> Problem details: Show all the lines in the data below that include the word "latest".

[Material for this task]

Background: an optimization exercise with open tools, aiming at small area and a short achievable clock period. Do not read the settings as production practice. The RTL was checked by simulation tests, not by an equivalence proof against the original design. Power is estimated from default activity; no workload was simulated.

==> run R <==
## ecc_rmw
module ecc_rmw (
    input  wire        clk,
    input  wire        rst,           
    input  wire        in_valid,
    input  wire [71:0] in_rd_cw,      
    input  wire [63:0] in_wdata,      
    input  wire [7:0]  in_wmask,      
    input  wire [7:0]  in_wpar,       
    output reg         out_valid,
    output reg  [63:0] out_rdata,     
    output reg  [7:0]  out_rpar,      
    output reg  [7:0]  out_syndrome,  
    output reg         out_sbe,       
    output reg         out_ded,       
    output reg  [71:0] out_wr_cw,     
    output reg         out_poison     
);
    localparam [511:0] HCOL = 512'hf8c73e3d3b372f1fe0d0c8c4c2c1b0a8a4a2a1989492918c8a898685837068646261585452514c4a49464543383432312c2a292625231c1a191615130e0d0b07;
    localparam [7:0] POISON_MASK = 8'h03;
    integer k;
    wire in_syn_t0 = in_rd_cw[56] ^ in_rd_cw[60];
    wire in_syn_t1 = in_rd_cw[57] ^ in_rd_cw[61];
    wire in_syn_t2 = in_rd_cw[58] ^ in_rd_cw[59];
    wire in_syn_t3 = in_rd_cw[22] ^ in_rd_cw[62];
    wire in_syn_t4 = in_rd_cw[49] ^ in_rd_cw[63];
    wire in_syn_t5 = in_rd_cw[14] ^ in_syn_t1;
    wire in_syn_t6 = in_rd_cw[2] ^ in_syn_t0;
    wire in_syn_t7 = in_rd_cw[17] ^ in_syn_t2;
    wire in_syn_t8 = in_rd_cw[12] ^ in_rd_cw[37];
    wire in_syn_t9 = in_rd_cw[7] ^ in_rd_cw[9];
    wire in_syn_t10 = in_rd_cw[33] ^ in_rd_cw[53];
    wire in_syn_t11 = in_rd_cw[5] ^ in_rd_cw[16];
    wire in_syn_t12 = in_rd_cw[24] ^ in_rd_cw[63];
    wire in_syn_t13 = in_rd_cw[28] ^ in_rd_cw[54];
    wire in_syn_t14 = in_rd_cw[31] ^ in_rd_cw[55];
    wire in_syn_t15 = in_rd_cw[11] ^ in_rd_cw[15];
    wire in_syn_t16 = in_rd_cw[19] ^ in_rd_cw[48];
    wire in_syn_t17 = in_rd_cw[4] ^ in_rd_cw[20];
    wire in_syn_t18 = in_rd_cw[40] ^ in_rd_cw[43];
  ...
==> flow/config.mk <==
export PLATFORM = sky130hd
export DESIGN_NAME = ecc_rmw
export DESIGN_NICKNAME = ecc_rmw
export VERILOG_FILES = /design/flow/design.v
export SDC_FILE = /design/flow/constraint.sdc
export NUM_CORES = 4
export LEC_CHECK = 0
export ABC_CLOCK_PERIOD_IN_PS = 1200
export CAP_MARGIN = 20
export CORE_MARGIN = 2
export CORE_UTILIZATION = 40
export SETUP_SLACK_MARGIN = 3.1
export SLEW_MARGIN = 20
==> flow/constraint.sdc <==
create_clock -name core_clock -period 5.5 [get_ports {clk}]
set_input_delay 1.1000 -clock core_clock [delete_from_list [all_inputs] [get_ports {clk}]]
set_output_delay 1.1000 -clock core_clock [all_outputs]
set_load 0.01 [all_outputs]
standard.sh (not shown) runs the stock make flow with config.mk's settings and CLKGATE_MAP_FILE= SYNTH_SCRIPT=/design/flow/synth_recipe.tcl, a recipe that flattens the netlist after the stock synthesis.
==> flow/flow/run.sh <==
#!/bin/bash
# Standard layout, with plain buffers on the ports instead of ORFS's default choice.
set -euo pipefail
export BUFFER_PORTS_ARGS="-buffer_cell sky130_fd_sc_hd__buf_2"
bash standard.sh > standard.log 2>&1
==> run Y (differences from run R) <==
--- a/flow/design.v
+++ b/flow/design.v
@@ -189,40 +189,50 @@
             s0_valid <= in_valid;
         end
         s0_rd_data  <= in_rd_cw[63:0];
         s0_syn      <= in_syn;
         s0_wdata    <= in_wdata;
         s0_wmask    <= in_wmask;
         s0_wpar_err <= |in_wpar_err;
     end
+    reg [15:0] syn_lo, syn_hi;
+    always @(*) begin
+        for (k = 0; k < 16; k = k + 1) begin
+            syn_lo[k] = (s0_syn[3:0] == k);
+            syn_hi[k] = (s0_syn[7:4] == k);
+        end
+    end
     reg [63:0] flip_data;
     reg [7:0]  flip_check;
+    reg [7:0]  flip_byte;    
     always @(*) begin
         for (k = 0; k < 64; k = k + 1)
-            flip_data[k] = (s0_syn == HCOL[8*k +: 8]);
-        for (k = 0; k < 8; k = k + 1)
+            flip_data[k] = syn_lo[HCOL[8*k +: 4]] & syn_hi[HCOL[8*k+4 +: 4]];
+        for (k = 0; k < 8; k = k + 1) begin
             flip_check[k] = (s0_syn == (8'h01 << k));
+            flip_byte[k]  = |flip_data[8*k +: 8];
+        end
     end
-    wire sbe = (|flip_data) | (|flip_check);
+    wire sbe = (|flip_byte) | (|flip_check);
     wire ded = (s0_syn != 8'h00) && !sbe;
     wire [63:0] corr_data = s0_rd_data ^ flip_data;
     reg [7:0] corr_par;
     always @(*) begin
         for (k = 0; k < 8; k = k + 1)
-            corr_par[k] = ~^corr_data[8*k +: 8];
+            corr_par[k] = ~^s0_rd_data[8*k +: 8] ^ flip_byte[k];
     end
     reg [63:0] merged;
     reg [63:0] premerged;
     reg [7:0]  kept_flip;    
     always @(*) begin
         for (k = 0; k < 8; k = k + 1) begin
             merged[8*k +: 8]    = s0_wmask[k] ? s0_wdata[8*k +: 8] : corr_data[8*k +: 8];
             premerged[8*k +: 8] = s0_wmask[k] ? s0_wdata[8*k +: 8] : s0_rd_data[8*k +: 8];
-            kept_flip[k]        = !s0_wmask[k] && (|flip_data[8*k +: 8]);
+            kept_flip[k]        = !s0_wmask[k] && flip_byte[k];
         end
     end
     wire need_read = (s0_wmask != 8'hff);
     wire poison    = (need_read && ded) || s0_wpar_err;
     wire pm_check_t0 = premerged[56] ^ premerged[58];
     wire pm_check_t1 = premerged[59] ^ premerged[60];
     wire pm_check_t2 = premerged[57] ^ premerged[61];
     wire pm_check_t3 = premerged[35] ^ premerged[62];
@@ -358,18 +368,18 @@
     wire pm_check_t133 = premerged[44] ^ premerged[47];
     wire pm_check_t134 = premerged[52] ^ pm_check_t13;
     wire pm_check_t135 = pm_check_t132 ^ pm_check_t133;
     wire pm_check_t136 = pm_check_t41 ^ pm_check_t134;
     wire pm_check_t137 = pm_check_t135 ^ pm_check_t46;
     wire pm_check_t138 = pm_check_t48 ^ pm_check_t136;
     wire pm_check_t139 = pm_check_t137 ^ pm_check_t138;
     wire [7:0] pm_check = {pm_check_t139, pm_check_t131, pm_check_t120, pm_check_t108, pm_check_t96, pm_check_t84, pm_check_t76, pm_check_t62};
-    wire [7:0] new_check = pm_check
-                         ^ ((|kept_flip) ? s0_syn : 8'h00)
+    wire [7:0] pm_check_corr = pm_check ^ s0_syn;
+    wire [7:0] new_check = ((|kept_flip) ? pm_check_corr : pm_check)
                          ^ (poison ? POISON_MASK : 8'h00);
     always @(posedge clk) begin
         if (rst) begin
             out_valid <= 1'b0;
         end else begin
             out_valid <= s0_valid;
         end
         out_rdata    <= corr_data;
==> flow/flow/run.sh (replaced) <==
#!/bin/bash
# Standard layout with plain port buffers, no CTS dummy loads.
set -euo pipefail
export BUFFER_PORTS_ARGS="-buffer_cell sky130_fd_sc_hd__buf_2"
export CTS_ARGS="-sink_clustering_enable -repair_clock_nets -dont_use_dummy_load"
bash standard.sh > standard.log 2>&1
- ABC_CLOCK_PERIOD_IN_PS: 1200 -> unset
- SETUP_SLACK_MARGIN: 3.1 -> 3.25
==> impl_metrics.ini <==
[status]
status = no timing/DRC/antenna violations

[sta]
worst_slew_pin_slew_ns = 0.5734
worst_slack_ns = 3.126
finalCritPeriodShare = 0.4316

[yosys]
synthTopCellsByCount = xnor2_1 (388), dfxtp_1 (302), xor2_1 (100)
netlist_area_um2 = 13450
yosys-top-cells-area = dfxtp_1 (45%), xnor2_1 (25%), xor2_1 (6.5%), mux2_2 (5.4%), mux2i_1 (4.5%)
synth.distinct_cells = 60

[finish]
clk_share = 0.04788
final_util = 0.5326

[global_routing]
grt_use_total = 0.2607
use_met1 = 0.3500

[cts]
cts_resized = 120

[detailed_routing]
viasPerCell = 4.903

[place]
dpl-instance-area_um2 = 15390

[power_and_ir_drop]
combinationalPowerShare = 0.426

[critical_path]
crit_chain = buf_12 > mux2i_4 > xor2_1 > xnor2_1 > xnor2_1 > xnor2_2 > xnor3_1 > xor2_1 > xnor2_1
[end of results for run Y]
==> impl_metrics.ini <==
[yosys]
synthTopCellsByCount = xnor2_1 (405), dfxtp_1 (302), xor2_1 (98)
netlist_area_um2 = 13600
synth.distinct_cells = 55

[sta]
worst_slew_pin_slew_ns = 0.8463

[finish]
clk_share = 0.05820
final_util = 0.5302

[status]
status = no timing/DRC/antenna violations

[detailed_routing]
viasPerCell = 4.843

[place]
dpl-instance-area_um2 = 15440

[cts]
cts_resized = 87

[global_routing]
grt_use_total = 0.2511
use_met1 = 0.3584

[power_and_ir_drop]
combinationalPowerShare = 0.397

[critical_path]
crit_chain = buf_4 > or4_4 > o32ai_4 > a22oi_2 > nand4_2 > a211oi_2 > a41o_1 > xor2_2 > buf_4 > xor3_1
[end of results for run R]


==> branch fjord <==
ecc_rmw with an RTL version that a note above also has.
## ecc_rmw
module ecc_rmw (
    input  wire        clk,
    input  wire        rst,           
    input  wire        in_valid,
    input  wire [71:0] in_rd_cw,      
    input  wire [63:0] in_wdata,      
    input  wire [7:0]  in_wmask,      
    input  wire [7:0]  in_wpar,       
    output reg         out_valid,
    output reg  [63:0] out_rdata,     
    output reg  [7:0]  out_rpar,      
    output reg  [7:0]  out_syndrome,  
    output reg         out_sbe,       
    output reg         out_ded,       
    output reg  [71:0] out_wr_cw,     
    output reg         out_poison     
);
    localparam [511:0] HCOL = 512'hf8c73e3d3b372f1fe0d0c8c4c2c1b0a8a4a2a1989492918c8a898685837068646261585452514c4a49464543383432312c2a292625231c1a191615130e0d0b07;
    localparam [7:0] POISON_MASK = 8'h03;
    integer k;
    wire in_syn_t0 = in_rd_cw[56] ^ in_rd_cw[60];
    wire in_syn_t1 = in_rd_cw[57] ^ in_rd_cw[61];
    wire in_syn_t2 = in_rd_cw[58] ^ in_rd_cw[59];
    wire in_syn_t3 = in_rd_cw[22] ^ in_rd_cw[62];
    wire in_syn_t4 = in_rd_cw[49] ^ in_rd_cw[63];
    wire in_syn_t5 = in_rd_cw[14] ^ in_syn_t1;
    wire in_syn_t6 = in_rd_cw[2] ^ in_syn_t0;
    wire in_syn_t7 = in_rd_cw[17] ^ in_syn_t2;
    wire in_syn_t8 = in_rd_cw[12] ^ in_rd_cw[37];
    wire in_syn_t9 = in_rd_cw[7] ^ in_rd_cw[9];
    wire in_syn_t10 = in_rd_cw[33] ^ in_rd_cw[53];
    wire in_syn_t11 = in_rd_cw[5] ^ in_rd_cw[16];
    wire in_syn_t12 = in_rd_cw[24] ^ in_rd_cw[63];
    wire in_syn_t13 = in_rd_cw[28] ^ in_rd_cw[54];
    wire in_syn_t14 = in_rd_cw[31] ^ in_rd_cw[55];
    wire in_syn_t15 = in_rd_cw[11] ^ in_rd_cw[15];
    wire in_syn_t16 = in_rd_cw[19] ^ in_rd_cw[48];
  ...
Settings: LEC_CHECK=0, ABC_AREA=1, CAP_MARGIN=0, CORE_MARGIN=2, CORE_UTILIZATION=40, SETUP_SLACK_MARGIN=3.25, SLEW_MARGIN=0; clock period 5.5 ns.
==> flow/flow/run.sh <==
#!/bin/bash
# Standard layout with plain port buffers, no CTS dummy loads.
set -euo pipefail
export BUFFER_PORTS_ARGS="-buffer_cell sky130_fd_sc_hd__buf_2"
export CTS_ARGS="-sink_clustering_enable -repair_clock_nets -dont_use_dummy_load"
bash standard.sh > standard.log 2>&1
==> inputs of branch willow, as changes to branch fjord <==
--- a/flow/design.v
+++ b/flow/design.v
@@ -169,30 +169,35 @@
     wire in_syn_t148 = in_syn_t41 ^ in_syn_t144;
     wire in_syn_t149 = in_syn_t145 ^ in_syn_t146;
     wire in_syn_t150 = in_syn_t147 ^ in_syn_t148;
     wire in_syn_t151 = in_syn_t149 ^ in_syn_t150;
     wire [7:0] in_syn = {in_syn_t151, in_syn_t139, in_syn_t128, in_syn_t113, in_syn_t98, in_syn_t83, in_syn_t70, in_syn_t57};
+    reg [63:0] in_premerged;
+    always @(*) begin
+        for (k = 0; k < 8; k = k + 1)
+            in_premerged[8*k +: 8] = in_wmask[k] ? in_wdata[8*k +: 8] : in_rd_cw[8*k +: 8];
+    end
     reg [7:0] in_wpar_err;
     always @(*) begin
         for (k = 0; k < 8; k = k + 1)
             in_wpar_err[k] = in_wmask[k] && ((^in_wdata[8*k +: 8]) == in_wpar[k]);
     end
     reg        s0_valid;
     reg [63:0] s0_rd_data;
     reg [7:0]  s0_syn;
-    reg [63:0] s0_wdata;
+    reg [63:0] s0_premerged;
     reg [7:0]  s0_wmask;
     reg        s0_wpar_err;
     always @(posedge clk) begin
         if (rst) begin
             s0_valid <= 1'b0;
         end else begin
             s0_valid <= in_valid;
         end
         s0_rd_data  <= in_rd_cw[63:0];
         s0_syn      <= in_syn;
-        s0_wdata    <= in_wdata;
+        s0_premerged <= in_premerged;
         s0_wmask    <= in_wmask;
         s0_wpar_err <= |in_wpar_err;
     end
     reg [15:0] syn_lo, syn_hi;
     always @(*) begin
@@ -223,12 +228,12 @@
     reg [63:0] merged;
     reg [63:0] premerged;
     reg [7:0]  kept_flip;    
     always @(*) begin
         for (k = 0; k < 8; k = k + 1) begin
-            merged[8*k +: 8]    = s0_wmask[k] ? s0_wdata[8*k +: 8] : corr_data[8*k +: 8];
-            premerged[8*k +: 8] = s0_wmask[k] ? s0_wdata[8*k +: 8] : s0_rd_data[8*k +: 8];
+            premerged[8*k +: 8] = s0_premerged[8*k +: 8];
+            merged[8*k +: 8]    = s0_premerged[8*k +: 8] ^ (s0_wmask[k] ? 8'h00 : flip_data[8*k +: 8]);
             kept_flip[k]        = !s0_wmask[k] && flip_byte[k];
         end
     end
     wire need_read = (s0_wmask != 8'hff);
     wire poison    = (need_read && ded) || s0_wpar_err;
CAP_MARGIN = 20   (was 0)
SETUP_SLACK_MARGIN = 3.35   (was 3.25)
SLEW_MARGIN = 20   (was 0)
==> inputs of branch nickel, as changes to branch fjord <==
==> flow/flow/run.sh (replaced) <==
#!/bin/bash
# Standard layout with plain port buffers (buf_2 on inputs, buf_1 on outputs)
# and no CTS dummy loads.
set -euo pipefail
here=$(pwd)
export BUFFER_PORTS_ARGS="-inputs -buffer_cell sky130_fd_sc_hd__buf_2"
export POST_GLOBAL_PLACE_TCL="$here/flow/out_buffers.tcl"
export CTS_ARGS="-sink_clustering_enable -repair_clock_nets -dont_use_dummy_load"
bash standard.sh > standard.log 2>&1
==> flow/flow/out_buffers.tcl (new file) <==
buffer_ports -outputs -buffer_cell sky130_fd_sc_hd__buf_1
CAP_MARGIN = 20   (was 0)
SETUP_SLACK_MARGIN = 3.1   (was 3.25)
SLEW_MARGIN = 20   (was 0)
==> run summary <==
| metric | branch fjord | branch willow | branch nickel |
|---|---|---|---|
| Result of the run | no timing/DRC/antenna violations | no timing/DRC/antenna violations | no timing/DRC/antenna violations |
| Critical Path Source Type | input pin | register | register |
| Non-Filler Cell Area, Final | 18300 sq um | 18000 sq um | 17600 sq um |
| Combinational Power Share | 0.380 | 0.394 | 0.358 |
| Count of mapped cells out of synthesis | 1797 | 1558 | 1797 |
| Leakage Power | 9.17 nW | 8.31 nW | 8.43 nW |
| Pin count of the biggest net entering global routing | 22 | 17 | 22 |
| End point of the critical path | s0_syn[1]$_DFF_P_ | out_wr_cw[65]$_DFF_P_ | out_wr_cw[65]$_DFF_P_ |
| Pint | 4.48 mW | 4.65 mW | 4.33 mW |
| Routing usage on met1 | 0.347 | 0.360 | 0.349 |
| Post-Synth Simple-Gate Area | 0.240 | 0.154 | 0.240 |
| Buf+Inv Stages, Crit Path | 1 | 2 | 2 |
| Number of optimization iterations in the first detailed-route pass | 7 | 5 | 6 |
| Number of cells in the finished layout apart from fillers | 2638 | 2373 | 2618 |
| DRT Wirelength | 52200 um | 50400 um | 52200 um |
| Clock latency at the later pin of the worst-skew pair | 0.56 ns | 0.57 ns | 0.60 ns |
| Setup WS pre-CTS | 2.60 ns | 2.58 ns | 2.41 ns |
| Peak clock frequency supported by timing | 458 MHz | 468 MHz | 430 MHz |
| Row count | 69 | 68 | 69 |
| Number of global-route vias before repair | 12100 | 11300 | 12000 |
| Sequential Power | 2.66 mW | 2.79 mW | 2.69 mW |
| Crit path setup slack, layout | 3.32 ns | 3.36 ns | 3.17 ns |
| Reg-to-reg startpoint | s0_syn[5]$_DFF_P_ | s0_syn[1]$_DFF_P_ | s0_syn[4]$_DFF_P_ |
| Area post-placement | 16300 sq um | 16000 sq um | 16100 sq um |
| Fraction of area in multi-input gates | 0.452 | 0.457 | 0.449 |

[afterwards: timing with drivers on the ports]
Ports are ideal in the flow. The routed layouts listed here were re-timed in OpenROAD.
Step 1 assumes that a clkbuf_16 drives the clock port and a buf_2 every other input.
Step 2 adds t to the input delays and takes it off the output delays; t is the mean of the earliest and latest rising clock arrival at the registers after step 1. Input paths then give back, and output paths get back, about the clock's delay inside the block.
Three values: no drivers, after step 1, after step 2; two values: the first two.
| run | t, ns | setup WS [ns] | hold WS [ns] | worst setup path after step 2 | latest minus earliest clock arrival (ns) |
|---|---|---|---|---|---|
| run R | 0.610 | 3.057 / 3.057 / 2.632 | 0.442 / 0.442 / 0.442 | input to register | 0.019 / 0.020 |
| run Y | 0.554 | 3.126 / 3.126 / 2.803 | 0.445 / 0.445 / 0.445 | input to register | 0.052 / 0.052 |
| branch fjord | 0.613 | 3.316 / 3.285 / 2.741 | 0.406 / 0.406 / 0.406 | input to register | 0.015 / 0.015 |
| branch willow | 0.611 | 3.362 / 3.307 / 2.804 | 0.405 / 0.405 / 0.405 | input to register | 0.028 / 0.028 |
| branch nickel | 0.620 | 3.174 / 3.174 / 2.602 | 0.403 / 0.403 / 0.403 | input to register | 0.062 / 0.062 |
After both steps setup and hold are still met in every run listed. For branch fjord, which loses most, drivers alone change the setup slack by -0.031 ns; drivers and shift together by -0.575 ns.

[/Material for this task]

> Result:
Step 2 adds t to the input delays and takes it off the output delays; t is the mean of the earliest and latest rising clock arrival at the registers after step 1. Input paths then give back, and output paths get back, about the clock's delay inside the block.
| run | t, ns | setup WS [ns] | hold WS [ns] | worst setup path after step 2 | latest minus earliest clock arrival (ns) |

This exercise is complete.